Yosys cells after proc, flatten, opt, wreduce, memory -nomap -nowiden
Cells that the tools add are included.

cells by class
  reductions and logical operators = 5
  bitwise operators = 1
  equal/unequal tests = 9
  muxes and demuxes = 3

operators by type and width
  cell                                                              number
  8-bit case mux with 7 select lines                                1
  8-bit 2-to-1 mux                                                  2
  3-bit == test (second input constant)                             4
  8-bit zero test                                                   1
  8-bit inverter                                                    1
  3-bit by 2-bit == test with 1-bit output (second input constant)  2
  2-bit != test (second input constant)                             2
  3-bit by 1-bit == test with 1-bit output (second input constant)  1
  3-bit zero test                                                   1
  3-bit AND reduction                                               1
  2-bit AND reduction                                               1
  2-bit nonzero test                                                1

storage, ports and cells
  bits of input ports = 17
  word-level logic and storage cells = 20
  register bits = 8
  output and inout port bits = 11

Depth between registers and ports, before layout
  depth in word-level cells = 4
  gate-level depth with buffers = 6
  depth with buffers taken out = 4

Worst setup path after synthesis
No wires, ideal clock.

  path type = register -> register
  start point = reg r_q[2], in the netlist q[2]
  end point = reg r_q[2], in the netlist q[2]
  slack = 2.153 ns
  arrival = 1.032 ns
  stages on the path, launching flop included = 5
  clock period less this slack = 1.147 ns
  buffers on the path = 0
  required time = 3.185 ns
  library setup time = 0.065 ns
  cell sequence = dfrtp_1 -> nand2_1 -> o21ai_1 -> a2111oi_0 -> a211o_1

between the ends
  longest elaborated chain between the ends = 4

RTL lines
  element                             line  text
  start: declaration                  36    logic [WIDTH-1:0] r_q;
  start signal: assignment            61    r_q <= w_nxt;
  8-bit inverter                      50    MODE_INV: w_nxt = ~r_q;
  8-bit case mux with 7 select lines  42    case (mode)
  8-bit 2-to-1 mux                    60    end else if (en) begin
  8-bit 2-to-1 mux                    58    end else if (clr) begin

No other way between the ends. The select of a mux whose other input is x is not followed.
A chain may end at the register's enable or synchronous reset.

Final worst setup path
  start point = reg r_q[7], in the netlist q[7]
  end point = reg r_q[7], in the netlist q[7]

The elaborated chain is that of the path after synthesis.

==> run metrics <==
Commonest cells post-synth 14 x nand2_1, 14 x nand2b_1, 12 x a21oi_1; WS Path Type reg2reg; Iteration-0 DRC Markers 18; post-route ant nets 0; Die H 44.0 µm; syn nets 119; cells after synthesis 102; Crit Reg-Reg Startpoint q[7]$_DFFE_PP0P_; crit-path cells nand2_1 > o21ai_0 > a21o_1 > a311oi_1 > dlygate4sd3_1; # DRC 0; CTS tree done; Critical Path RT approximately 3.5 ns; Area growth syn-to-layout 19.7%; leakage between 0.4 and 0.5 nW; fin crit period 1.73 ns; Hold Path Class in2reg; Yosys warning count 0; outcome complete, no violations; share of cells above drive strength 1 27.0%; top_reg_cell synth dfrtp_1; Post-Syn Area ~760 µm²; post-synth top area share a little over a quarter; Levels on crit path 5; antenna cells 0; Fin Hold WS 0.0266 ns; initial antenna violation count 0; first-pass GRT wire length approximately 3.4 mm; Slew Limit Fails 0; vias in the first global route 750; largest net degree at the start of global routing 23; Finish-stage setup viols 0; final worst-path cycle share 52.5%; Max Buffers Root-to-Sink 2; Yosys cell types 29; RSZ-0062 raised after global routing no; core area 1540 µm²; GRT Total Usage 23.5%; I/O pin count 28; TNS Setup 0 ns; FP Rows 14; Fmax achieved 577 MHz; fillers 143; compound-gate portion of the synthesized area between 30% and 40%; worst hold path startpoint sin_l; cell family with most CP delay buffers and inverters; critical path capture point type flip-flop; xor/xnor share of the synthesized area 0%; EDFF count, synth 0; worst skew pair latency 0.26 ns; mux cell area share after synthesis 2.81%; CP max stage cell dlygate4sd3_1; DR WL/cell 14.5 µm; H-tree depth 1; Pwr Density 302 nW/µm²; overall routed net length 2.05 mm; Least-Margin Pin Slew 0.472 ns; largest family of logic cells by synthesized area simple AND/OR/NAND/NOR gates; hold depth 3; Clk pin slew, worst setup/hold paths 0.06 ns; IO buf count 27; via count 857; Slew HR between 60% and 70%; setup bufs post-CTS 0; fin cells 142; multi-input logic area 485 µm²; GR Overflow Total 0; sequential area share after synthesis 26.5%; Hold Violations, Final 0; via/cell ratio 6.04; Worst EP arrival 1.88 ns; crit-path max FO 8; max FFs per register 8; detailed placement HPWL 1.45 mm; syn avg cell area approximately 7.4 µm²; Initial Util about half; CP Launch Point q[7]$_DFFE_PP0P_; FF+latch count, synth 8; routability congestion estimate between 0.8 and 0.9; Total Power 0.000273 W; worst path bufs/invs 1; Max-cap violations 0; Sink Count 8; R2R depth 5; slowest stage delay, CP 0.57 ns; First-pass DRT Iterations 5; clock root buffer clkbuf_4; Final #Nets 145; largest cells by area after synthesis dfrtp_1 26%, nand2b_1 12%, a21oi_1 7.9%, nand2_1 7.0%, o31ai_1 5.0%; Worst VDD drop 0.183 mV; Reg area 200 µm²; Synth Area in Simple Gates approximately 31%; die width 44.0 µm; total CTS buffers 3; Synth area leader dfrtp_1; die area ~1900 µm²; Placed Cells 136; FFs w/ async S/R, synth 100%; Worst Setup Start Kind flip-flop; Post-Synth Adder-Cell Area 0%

Task directions -> Extract each line from the entries above that contains the string "begin".

Expected answer ->
  8-bit 2-to-1 mux                    60    end else if (en) begin
  8-bit 2-to-1 mux                    58    end else if (clr) begin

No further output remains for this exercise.